**Data provided:**
Design SIMD, start of the top module:
module SIMD(clk,rst,opcode,funct3,funct7,rd_data1,rd_data2,rd_data3,w_add,immed,instrc_add,wr_add,wr_data );
Size in the first run: roughly 3,900 cells after synthesis, about 86 flip-flops, ~110 I/O pins.
clock: 12.4 ns
lec_check: 0
cap_margin: 20
core_margin: 2
core_utilization: 36
slew_margin: 20
run.sh (not shown) runs the stock make flow with config.mk's settings and CLKGATE_MAP_FILE=.
Change:
--- a/flow/config.mk
+++ b/flow/config.mk
@@ -9,3 +9,3 @@
 export CORE_MARGIN = 2
-export CORE_UTILIZATION = 36
+export CORE_UTILIZATION = 32
 export SLEW_MARGIN = 20
==> flow/constraint.sdc (replaced) <==
create_clock -name core_clock -period 16.0 [get_ports {clk}]
set_input_delay 3.2000 -clock core_clock [delete_from_list [all_inputs] [get_ports {clk}]]
set_output_delay 3.2000 -clock core_clock [all_outputs]
set_load 0.01 [all_outputs]
=> Cell count came out higher by about 3%; register-to-register slack gains 3600 ps; via count came out lower by 0.76%; wire length came out lower by 2.5%; area after synthesis does not change; final area is about the same.
P:
## BobTop
module BobTop (
	clock,
	reset,
	rx,
	runway_override,
	emergency_override,
	tx,
	framing_error,
	runway_active,
	emergency,
	receiving,
	sending
);
	input wire clock;
	input wire reset;
	input wire rx;
	input wire [1:0] runway_override;
	input wire emergency_override;
	output wire tx;
	output wire framing_error;
	output wire [1:0] runway_active;
	output wire emergency;
	output wire receiving;
	output wire sending;
	wire [7:0] uart_rx_data;
	wire [7:0] uart_tx_data;
	wire uart_rx_valid;
	wire uart_tx_ready;
	wire uart_tx_send;
	UartRX #(
		.CLK_HZ(25000000),
		.BAUD_RATE(115200)
	) receiver(
		.clock(clock),
		.reset(reset),
		.rx(rx),
		.data(uart_rx_data),
		.done(uart_rx_valid),
		.framing_error(framing_error),
		.receiving(receiving)
	);
	UartTX #(
		.CLK_HZ(25000000),
		.BAUD_RATE(115200)
	) transmitter(
		.clock(clock),
		.reset(reset),
		.send(uart_tx_send),
		.data(uart_tx_data),
		.tx(tx),
		.ready(uart_tx_ready),
		.sending(sending)
	);
	reg [1:0] ro_temp;
	reg [1:0] ro_sync;
	reg eo_temp;
	reg eo_sync;
	always @(posedge clock) begin
		ro_temp <= runway_override;
		eo_temp <= emergency_override;
  ...
clock: 17.5 ns
lec_check: 0
cap_margin: 20
cell_pad_in_sites_detail_placement: 2
core_margin: 4
core_utilization: 28
hold_slack_margin: 0.01
max_routing_layer: met4
slew_margin: 40
run.sh (not shown) runs the stock make flow with config.mk's settings and CLKGATE_MAP_FILE=.
For Q, these inputs were changed with respect to P:
# P
export LEC_CHECK = 0
export CAP_MARGIN = 20
export CELL_PAD_IN_SITES_DETAIL_PLACEMENT = 2
export CORE_MARGIN = 4
export CORE_UTILIZATION = 28
export HOLD_SLACK_MARGIN = 0.01
export MAX_ROUTING_LAYER = met4
export SLEW_MARGIN = 40
create_clock -name core_clock -period 17.5 [get_ports {clock}]
# Q
export LEC_CHECK = 0
export CAP_MARGIN = 20
export CORE_MARGIN = 2
export CORE_UTILIZATION = 72
export CTS_CLUSTER_DIAMETER = 151
export SLEW_MARGIN = 20
create_clock -name core_clock -period 11.8 [get_ports {clock}]
Results
- Changes observed in Q relative to P: final total power went up by 0.89 mW, last weighted congestion value of the routability-driven placer went up by 0.062, clock buffer count went down by 13, wire length on met2 went down by 9900 µm.
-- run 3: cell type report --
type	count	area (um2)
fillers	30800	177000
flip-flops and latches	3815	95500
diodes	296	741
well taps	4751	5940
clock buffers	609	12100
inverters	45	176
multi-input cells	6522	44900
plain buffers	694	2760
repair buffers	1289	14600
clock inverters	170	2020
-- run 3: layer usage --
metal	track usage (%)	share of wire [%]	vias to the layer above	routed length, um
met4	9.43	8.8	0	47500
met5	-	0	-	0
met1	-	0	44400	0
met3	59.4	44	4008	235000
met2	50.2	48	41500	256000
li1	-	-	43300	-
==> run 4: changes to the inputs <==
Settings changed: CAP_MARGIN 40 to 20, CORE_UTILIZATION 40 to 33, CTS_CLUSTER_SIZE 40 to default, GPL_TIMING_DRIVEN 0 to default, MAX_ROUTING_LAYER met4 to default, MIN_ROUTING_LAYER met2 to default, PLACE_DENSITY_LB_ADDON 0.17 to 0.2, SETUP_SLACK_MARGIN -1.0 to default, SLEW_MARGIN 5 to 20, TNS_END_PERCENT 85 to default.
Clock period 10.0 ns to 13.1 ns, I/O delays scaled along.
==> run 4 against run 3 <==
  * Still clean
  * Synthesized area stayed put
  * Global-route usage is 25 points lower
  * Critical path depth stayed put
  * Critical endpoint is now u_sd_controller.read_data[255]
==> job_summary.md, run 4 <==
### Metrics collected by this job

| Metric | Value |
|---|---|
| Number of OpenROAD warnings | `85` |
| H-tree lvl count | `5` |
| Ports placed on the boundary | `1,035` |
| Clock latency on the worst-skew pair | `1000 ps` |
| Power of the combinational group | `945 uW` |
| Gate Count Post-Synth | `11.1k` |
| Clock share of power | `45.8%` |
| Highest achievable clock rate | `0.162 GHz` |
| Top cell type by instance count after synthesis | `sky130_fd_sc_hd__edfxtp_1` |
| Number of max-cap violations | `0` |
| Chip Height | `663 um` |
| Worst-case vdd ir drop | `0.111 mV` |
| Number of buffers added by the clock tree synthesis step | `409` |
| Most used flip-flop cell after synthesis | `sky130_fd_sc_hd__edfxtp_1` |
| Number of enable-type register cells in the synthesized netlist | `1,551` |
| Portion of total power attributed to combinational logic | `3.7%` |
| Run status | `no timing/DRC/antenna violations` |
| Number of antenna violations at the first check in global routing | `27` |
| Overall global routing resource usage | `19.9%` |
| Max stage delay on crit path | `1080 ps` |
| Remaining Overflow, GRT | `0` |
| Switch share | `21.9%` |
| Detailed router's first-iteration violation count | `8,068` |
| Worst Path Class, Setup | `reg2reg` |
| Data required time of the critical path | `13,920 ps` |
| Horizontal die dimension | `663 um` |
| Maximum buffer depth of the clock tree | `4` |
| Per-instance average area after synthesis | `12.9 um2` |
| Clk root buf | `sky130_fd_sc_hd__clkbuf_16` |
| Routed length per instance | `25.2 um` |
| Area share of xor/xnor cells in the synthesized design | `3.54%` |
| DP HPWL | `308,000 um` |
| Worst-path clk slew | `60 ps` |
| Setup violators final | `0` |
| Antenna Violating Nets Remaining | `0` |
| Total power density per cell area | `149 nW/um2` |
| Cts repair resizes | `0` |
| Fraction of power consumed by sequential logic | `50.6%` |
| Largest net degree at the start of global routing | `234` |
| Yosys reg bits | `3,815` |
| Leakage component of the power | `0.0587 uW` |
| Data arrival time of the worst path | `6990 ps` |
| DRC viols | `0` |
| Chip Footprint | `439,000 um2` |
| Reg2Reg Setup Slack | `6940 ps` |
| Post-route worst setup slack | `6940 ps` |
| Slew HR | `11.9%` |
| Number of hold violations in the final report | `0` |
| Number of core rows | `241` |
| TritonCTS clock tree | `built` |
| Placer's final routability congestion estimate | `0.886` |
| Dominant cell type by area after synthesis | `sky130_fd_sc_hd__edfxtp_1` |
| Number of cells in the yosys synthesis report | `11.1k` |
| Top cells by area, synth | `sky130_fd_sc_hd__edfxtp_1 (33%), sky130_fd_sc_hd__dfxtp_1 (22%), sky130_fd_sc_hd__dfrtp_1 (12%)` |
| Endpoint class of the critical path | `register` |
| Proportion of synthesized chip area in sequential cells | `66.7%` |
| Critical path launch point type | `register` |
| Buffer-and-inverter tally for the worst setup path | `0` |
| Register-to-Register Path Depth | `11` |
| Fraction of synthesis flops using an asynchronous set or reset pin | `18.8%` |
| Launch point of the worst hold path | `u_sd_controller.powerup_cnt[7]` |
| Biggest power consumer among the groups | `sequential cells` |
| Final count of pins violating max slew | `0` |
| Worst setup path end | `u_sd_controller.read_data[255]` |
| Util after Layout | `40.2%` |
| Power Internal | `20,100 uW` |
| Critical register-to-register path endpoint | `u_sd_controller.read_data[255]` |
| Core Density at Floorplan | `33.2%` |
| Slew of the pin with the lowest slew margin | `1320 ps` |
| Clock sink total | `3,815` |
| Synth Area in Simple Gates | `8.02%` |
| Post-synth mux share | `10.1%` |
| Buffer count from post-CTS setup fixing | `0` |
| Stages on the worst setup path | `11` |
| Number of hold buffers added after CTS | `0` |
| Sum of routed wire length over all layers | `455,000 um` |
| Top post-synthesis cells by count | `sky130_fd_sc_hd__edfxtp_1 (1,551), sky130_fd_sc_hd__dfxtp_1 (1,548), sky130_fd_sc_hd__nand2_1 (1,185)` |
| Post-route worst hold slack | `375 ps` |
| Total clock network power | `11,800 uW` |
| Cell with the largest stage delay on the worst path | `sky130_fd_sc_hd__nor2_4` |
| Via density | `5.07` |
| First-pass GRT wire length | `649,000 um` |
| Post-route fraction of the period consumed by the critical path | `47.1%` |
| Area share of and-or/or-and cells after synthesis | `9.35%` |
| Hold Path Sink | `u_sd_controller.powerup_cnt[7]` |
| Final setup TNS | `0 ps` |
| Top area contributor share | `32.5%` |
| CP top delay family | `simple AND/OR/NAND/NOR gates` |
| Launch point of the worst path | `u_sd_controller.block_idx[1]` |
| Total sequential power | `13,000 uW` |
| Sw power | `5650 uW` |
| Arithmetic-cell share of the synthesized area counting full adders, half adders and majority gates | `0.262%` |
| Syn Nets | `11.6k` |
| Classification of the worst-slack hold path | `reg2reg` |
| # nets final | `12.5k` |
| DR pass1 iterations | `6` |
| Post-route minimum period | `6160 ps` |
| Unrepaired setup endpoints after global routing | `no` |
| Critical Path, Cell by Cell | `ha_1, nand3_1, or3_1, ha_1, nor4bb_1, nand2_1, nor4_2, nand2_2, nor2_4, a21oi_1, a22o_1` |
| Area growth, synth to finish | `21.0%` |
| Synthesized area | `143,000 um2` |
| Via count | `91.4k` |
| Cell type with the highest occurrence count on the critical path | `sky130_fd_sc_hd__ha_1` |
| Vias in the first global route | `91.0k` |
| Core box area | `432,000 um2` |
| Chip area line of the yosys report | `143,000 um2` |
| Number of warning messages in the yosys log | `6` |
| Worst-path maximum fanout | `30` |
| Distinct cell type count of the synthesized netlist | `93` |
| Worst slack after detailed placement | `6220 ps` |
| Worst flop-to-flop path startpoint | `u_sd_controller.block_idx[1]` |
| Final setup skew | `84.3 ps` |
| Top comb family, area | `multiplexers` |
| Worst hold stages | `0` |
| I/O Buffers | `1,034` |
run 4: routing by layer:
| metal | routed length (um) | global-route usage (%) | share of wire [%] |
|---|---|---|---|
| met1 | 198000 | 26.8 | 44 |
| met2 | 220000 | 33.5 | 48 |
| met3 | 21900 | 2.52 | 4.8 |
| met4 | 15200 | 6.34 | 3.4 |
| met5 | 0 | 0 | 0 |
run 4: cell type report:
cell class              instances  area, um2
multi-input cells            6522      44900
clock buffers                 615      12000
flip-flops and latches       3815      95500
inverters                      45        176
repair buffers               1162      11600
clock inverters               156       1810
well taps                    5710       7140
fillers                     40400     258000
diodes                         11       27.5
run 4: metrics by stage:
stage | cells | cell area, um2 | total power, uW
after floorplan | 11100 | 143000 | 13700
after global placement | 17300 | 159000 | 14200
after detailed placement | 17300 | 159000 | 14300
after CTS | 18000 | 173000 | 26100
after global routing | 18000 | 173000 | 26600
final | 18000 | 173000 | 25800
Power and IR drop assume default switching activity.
## alu_top
module alu_top (
    input             clk,
    input      [31:0] A,
    input      [31:0] B,
    input      [3:0]  ALU_Sel,
    output reg [31:0] ALU_Out,
    output reg        Carryout,
    output reg        Overflow
);
Settings: LEC_CHECK=0, ABC_AREA=1, CAP_MARGIN=0, CORE_ASPECT_RATIO=1.03, CORE_MARGIN=2, CORE_UTILIZATION=72, CTS_CLUSTER_DIAMETER=357, CTS_CLUSTER_SIZE=14, GPL_ROUTABILITY_DRIVEN=0, HOLD_SLACK_MARGIN=0.29, MIN_ROUTING_LAYER=met1, PLACE_DENSITY=0.6, SETUP_SLACK_MARGIN=0.96, SLEW_MARGIN=20, TNS_END_PERCENT=15; clock period 3.36 ns.
run.sh (not shown) runs the stock make flow with config.mk's settings and CLKGATE_MAP_FILE=.
The starting point completed and failed the layout checks on setup timing.
Next try:
--- a/flow/config.mk
+++ b/flow/config.mk
@@ -8,2 +8 @@
-export ABC_AREA = 1
-export CAP_MARGIN = 0
+export CAP_MARGIN = 15
@@ -13,4 +12 @@
-export CTS_CLUSTER_DIAMETER = 357
-export CTS_CLUSTER_SIZE = 14
-export GPL_ROUTABILITY_DRIVEN = 0
-export HOLD_SLACK_MARGIN = 0.29
+export GPL_ROUTABILITY_DRIVEN = 1
@@ -18,2 +14 @@
-export PLACE_DENSITY = 0.6
-export SETUP_SLACK_MARGIN = 0.96
+export PLACE_DENSITY = 0.64
==> flow/constraint.sdc (replaced) <==
create_clock -name core_clock -period 6.79 [get_ports {clk}]
set_input_delay 1.3580 -clock core_clock [delete_from_list [all_inputs] [get_ports {clk}]]
set_output_delay 1.3580 -clock core_clock [all_outputs]
set_load 0.01 [all_outputs]
Result:
- The new run finished but failed the layout checks on setup timing
- fmax went down by 9.0%
- global-route usage barely changes
- cell count went down by 23%
- utilization went up by 1.5 points
- flip-flop count does not change
- wire length went down by 6.9%
- clock skew went up by 0.0083 ns
- clock-buffer cell count does not change
Next try:
--- a/flow/config.mk
+++ b/flow/config.mk
@@ -11,0 +12 @@
+export CTS_CLUSTER_SIZE = 51
@@ -12,0 +14 @@
+export HOLD_SLACK_MARGIN = -0.04
@@ -14,0 +17 @@
+export SETUP_SLACK_MARGIN = 1.75
@@ -16 +19 @@
-export TNS_END_PERCENT = 15
+export TNS_END_PERCENT = 75
==> flow/constraint.sdc (replaced) <==
create_clock -name core_clock -period 6.67 [get_ports {clk}]
set_input_delay 1.3340 -clock core_clock [delete_from_list [all_inputs] [get_ports {clk}]]
set_output_delay 1.3340 -clock core_clock [all_outputs]
set_load 0.01 [all_outputs]
Effect: The new run completed, yet does not pass: setup timing. Synthesized cell count does not change. Critical path depth stays the same. Cell count is higher by 0.47%. Worst setup slack degrades by 0.46 ns. Via count is higher by 4.8%.
Next try:
==> flow/config.mk (replaced) <==
export PLATFORM = sky130hd
export DESIGN_NAME = alu_top
export DESIGN_NICKNAME = alu_top
export VERILOG_FILES = /design/flow/design.v
export SDC_FILE = /design/flow/constraint.sdc
export NUM_CORES = 4
export LEC_CHECK = 0
export CAP_MARGIN = 20
export CORE_MARGIN = 2
export CORE_UTILIZATION = 72
export CTS_CLUSTER_SIZE = 50
export HOLD_SLACK_MARGIN = -0.1
export PLACE_DENSITY = 0.64
export SLEW_MARGIN = 20
==> flow/constraint.sdc (replaced) <==
create_clock -name core_clock -period 6.73 [get_ports {clk}]
set_input_delay 1.3460 -clock core_clock [delete_from_list [all_inputs] [get_ports {clk}]]
set_output_delay 1.3460 -clock core_clock [all_outputs]
set_load 0.01 [all_outputs]
What happened: The changed run produced a layout that fails on setup timing. Area after synthesis stays the same. Clock skew hardly moves. Final cell count is lower slightly. Routed wire length goes down by a little under a tenth.

v49:
The RTL this note starts from:
==> flow/design.v <==
module ALU (A, B, ALU_Sel, ALU_Out, Carryout, Overflow);
parameter ADD  = 0;
parameter SUB  = 1;
parameter MUL_HIGH = 2;
parameter MUL_LOW = 3;
input [31:0] A;
input [31:0] B;
input [3:0] ALU_Sel;
output [31:0] ALU_Out;
output Carryout;
output Overflow;
reg[31:0] ALU_32Result;
reg[63:0] ALU_64Result;
always @(*)
begin
    ALU_32Result = 32'h00000000;
    ALU_64Result = 64'h0000000000000000;
    case(ALU_Sel)
        ADD:        ALU_32Result = A + B;
        SUB:        ALU_32Result = A - B;
        MUL_HIGH:	ALU_64Result = A * B;
        MUL_LOW:	ALU_64Result = A * B;
        default:
        begin
            ALU_32Result = 32'h00000000;
            ALU_64Result = 64'h0000000000000000;
        end
    endcase
end
assign ALU_Out = (ALU_Sel == MUL_LOW)? ALU_64Result[31:0]: (ALU_Sel == MUL_HIGH)? ALU_64Result[63:32]:ALU_32Result[31:0];
assign Carryout = 1'b0;
assign Overflow = 1'b0;
endmodule
module alu_top (
    input             clk,
    input      [31:0] A,
    input      [31:0] B,
    input      [3:0]  ALU_Sel,
    output reg [31:0] ALU_Out,
    output reg        Carryout,
    output reg        Overflow
);
reg [31:0] a_q, b_q;
reg [3:0]  sel_q;
wire [31:0] out_d;
wire        carry_d, ovf_d;
ALU u_alu (
    .A(a_q), .B(b_q), .ALU_Sel(sel_q),
    .ALU_Out(out_d), .Carryout(carry_d), .Overflow(ovf_d)
);
always @(posedge clk) begin
    a_q      <= A;
    b_q      <= B;
    sel_q    <= ALU_Sel;
    ALU_Out  <= out_d;
    Carryout <= carry_d;
    Overflow <= ovf_d;
end
endmodule
==> flow/config.mk <==
export PLATFORM = sky130hd
export DESIGN_NAME = alu_top
export DESIGN_NICKNAME = alu_top
export VERILOG_FILES = /design/flow/design.v
export SDC_FILE = /design/flow/constraint.sdc
export NUM_CORES = 4
export LEC_CHECK = 0
export CAP_MARGIN = 10
export CORE_MARGIN = 2
export CORE_UTILIZATION = 72
export CTS_CLUSTER_SIZE = 50
export HOLD_SLACK_MARGIN = -0.08
export PLACE_DENSITY = 0.64
export SETUP_SLACK_MARGIN = 1.96
export SLEW_MARGIN = 20
==> flow/constraint.sdc <==
create_clock -name core_clock -period 6.84 [get_ports {clk}]
set_input_delay 1.3680 -clock core_clock [delete_from_list [all_inputs] [get_ports {clk}]]
set_output_delay 1.3680 -clock core_clock [all_outputs]
set_load 0.01 [all_outputs]
The flow for v49 finished, though final verification flagged negative setup slack.
> inputs changed (v49 -> v11)
# v49
export LEC_CHECK = 0
export CAP_MARGIN = 10
export CORE_MARGIN = 2
export CORE_UTILIZATION = 72
export CTS_CLUSTER_SIZE = 50
export HOLD_SLACK_MARGIN = -0.08
export PLACE_DENSITY = 0.64
export SETUP_SLACK_MARGIN = 1.96
export SLEW_MARGIN = 20
create_clock -name core_clock -period 6.84 [get_ports {clk}]
# v11
export LEC_CHECK = 0
export CAP_MARGIN = 20
export CORE_MARGIN = 2
export CORE_UTILIZATION = 40
export SLEW_MARGIN = 20
create_clock -name core_clock -period 8.62 [get_ports {clk}]
Results
Looking at the reports, v11 completed the entire flow and the layout it produced met the timing, DRC and antenna checks.
Looking at global-route wire length before repair across v49 and v11, the one that comes out lower is v11.
v11 vs v49 on number of fillers in the final layout: v11 is the higher one.
Diff v49 and v11: placeable core region lower in v49
Cell with the biggest individual delay on the critical path: fa_1 -> v49, dfxtp_1 -> v11
What v12 does differently from v11 at the input level:
# v11
export LEC_CHECK = 0
export CAP_MARGIN = 20
export CORE_MARGIN = 2
export CORE_UTILIZATION = 40
export SLEW_MARGIN = 20
create_clock -name core_clock -period 8.62 [get_ports {clk}]
# v12
export LEC_CHECK = 0
export CAP_MARGIN = 20
export CORE_MARGIN = 2
export CORE_UTILIZATION = 40
export CTS_CLUSTER_SIZE = 24
export SLEW_MARGIN = 20
export TNS_END_PERCENT = 10
create_clock -name core_clock -period 9.0 [get_ports {clk}]
--- outcome ---
Per the comparison of v12 with v11, final routed wirelength across all metal layers decreased 0.83%; depth of the worst register-to-register path decreased about 9%. v12 reached the end of the flow, and the finished layout is clean on the timing, DRC and antenna checks. First-pass GRT wire length delta (v11 -> v12): insignificant.
The following lists how v58 was set up differently from v12:
# v12
export LEC_CHECK = 0
export CAP_MARGIN = 20
export CORE_MARGIN = 2
export CORE_UTILIZATION = 40
export CTS_CLUSTER_SIZE = 24
export SLEW_MARGIN = 20
export TNS_END_PERCENT = 10
create_clock -name core_clock -period 9.0 [get_ports {clk}]
# v58
export LEC_CHECK = 0
export CAP_MARGIN = 20
export CORE_MARGIN = 2
export CORE_UTILIZATION = 72
export PLACE_DENSITY = 0.64
export SLEW_MARGIN = 20
create_clock -name core_clock -period 6.73 [get_ports {clk}]
Findings:
Status v58: flow complete, layout not clean - negative setup slack
Share of synthesized cell area in full adder, half adder and majority cells: v58 vs v12 identical
Comparing v12 and v58, the lower number of setup violations in the final report was measured on v12.
Relative to v12, the routed wire length per instance measured on v58 has increased by more than 10%.
The following lists how v52 was set up differently from v58:
# v58
export LEC_CHECK = 0
export CAP_MARGIN = 20
export CORE_MARGIN = 2
export CORE_UTILIZATION = 72
export PLACE_DENSITY = 0.64
export SLEW_MARGIN = 20
create_clock -name core_clock -period 6.73 [get_ports {clk}]
# v52
export LEC_CHECK = 0
export CAP_MARGIN = 20
export CORE_MARGIN = 2
export CORE_UTILIZATION = 72
export CTS_CLUSTER_SIZE = 40
export HOLD_SLACK_MARGIN = 0.3
export PLACE_DENSITY = 0.65
export SLEW_MARGIN = 20
create_clock -name core_clock -period 6.23 [get_ports {clk}]
Notes after the runs:
v58 has a lower time the final worst path needs with I/O delays and setup than v52. There was hardly any difference in post-route cell area between v58 and v52. From v58 to v52, count of cells along the worst register-to-register path did not move at all. In v52, worst hold slack is higher than in v58. The last weighted congestion value of the routability-driven placer of v52 falls short of that of v58 by about 1.2%. v52 -> stages 100% | layout checks FAIL | negative setup slack. Between v52 and v58, biggest fanout along the worst timing path is higher for v52, v58 comes in under that. In the flow results for v52 and v58, the final instance count without filler cells is larger on v52. Per the comparison of v52 with v58, met2 layer wire length in the routed design saw a decrease, final-layout clock-cell area share saw little to no change.
==> inputs of 12-27 <==
==> flow/design.v <==
module iterator(
	clk,
	reset,
	en_ctrl, 
	i, 
	j, 
	k,
	l,
	m, 
	n,
	en_sum,
	en_save,
	fin_r,
	in_row,
	in_col
);
	parameter [8-1:0] CONV_DIM_IMG    = 32;  
	parameter [8-1:0] CONV_DIM_OUT    = 32;  
	parameter [8-1:0] CONV_DIM_KERNEL = 5;   
	parameter [8-1:0] CONV_OUT_CH     = 32;  
	parameter [8-1:0] CONV_DIM_CH     = 3;
	parameter [8-1:0] STRIDE          = 1;
	parameter [8-1:0] PADDING         = 2;
	input clk;
	input en_ctrl;
	input reset;
	output en_sum;
	output en_save;
	output reg fin_r;
	output reg [8-1:0] i;
	output reg [8-1:0] j; 
	output reg [8-1:0] k; 
	output reg [8-1:0] m; 
	output reg [8-1:0] n; 
	output reg [8-1:0] l; 
	output signed [8-1:0]  in_row, in_col;
	reg fin, finish;
	wire cond;
	assign in_row = (STRIDE * j) + m - PADDING;
	assign in_col = (STRIDE * k) + n - PADDING;
	assign cond   = en_ctrl & ~fin_r;
	assign en_sum = (en_ctrl && (l < CONV_DIM_CH) && (in_row >= 8'd0 && in_col >= 8'd0 && in_row < CONV_DIM_IMG && in_col < CONV_DIM_IMG)) ? 1'b1 : 1'b0;
	assign en_save = (m > 8'd0 || n > 8'd0) ? 1'b0 : (j < 8'd2) ? 1'd1 : (l == 8'd0) ? 1'd1 : 1'b0; 
	always @(posedge clk) begin
		if(reset) begin
			fin <= 0;
			fin_r <= 0;
		end else begin
			fin <= finish;
			fin_r <= fin;
		end
	end
	always @(posedge clk) begin
		if(reset) begin
			i <= 0;
			j <= 0;
			k <= 0;
			l <= 0;
			m <= 0;
			n <= 0;
			finish <= 0;
		end else if(cond) begin
		    if(en_sum) begin
				l <= l + 8'd1;
			end else begin
				l <= 0;
				n <= n + 8'd1;
				if(n == (CONV_DIM_KERNEL-1)) begin
			    	n <= 8'b0;
			    	m <= m + 8'b1;
			    	if(m == (CONV_DIM_KERNEL-1)) begin
			    		m <= 0;
			       		k <= k + 8'b1;
			       		if(k == (CONV_DIM_OUT-1)) begin
			           		k <= 0;
			           		j <= j + 8'b1;
			           		if(j == (CONV_DIM_OUT-1)) begin
				           		j <= 0;
				           		i <= i + 8'b1;
				           		if(i == (CONV_OUT_CH-1)) begin
				            		i <= 0;
					          		finish <= 1;
				           		end
				   	    	end
			           	end
		           	end
			    end
			end
		end
	end
endmodule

**Goal of the exercise:** Of the entries above, transcribe exactly those lines that fall between the line containing "-- run 3: cell" and the line containing "run 4: changes", together with those two lines.

**Task result:**
-- run 3: cell type report --
type	count	area (um2)
fillers	30800	177000
flip-flops and latches	3815	95500
diodes	296	741
well taps	4751	5940
clock buffers	609	12100
inverters	45	176
multi-input cells	6522	44900
plain buffers	694	2760
repair buffers	1289	14600
clock inverters	170	2020
-- run 3: layer usage --
metal	track usage (%)	share of wire [%]	vias to the layer above	routed length, um
met4	9.43	8.8	0	47500
met5	-	0	-	0
met1	-	0	44400	0
met3	59.4	44	4008	235000
met2	50.2	48	41500	256000
li1	-	-	43300	-
==> run 4: changes to the inputs <==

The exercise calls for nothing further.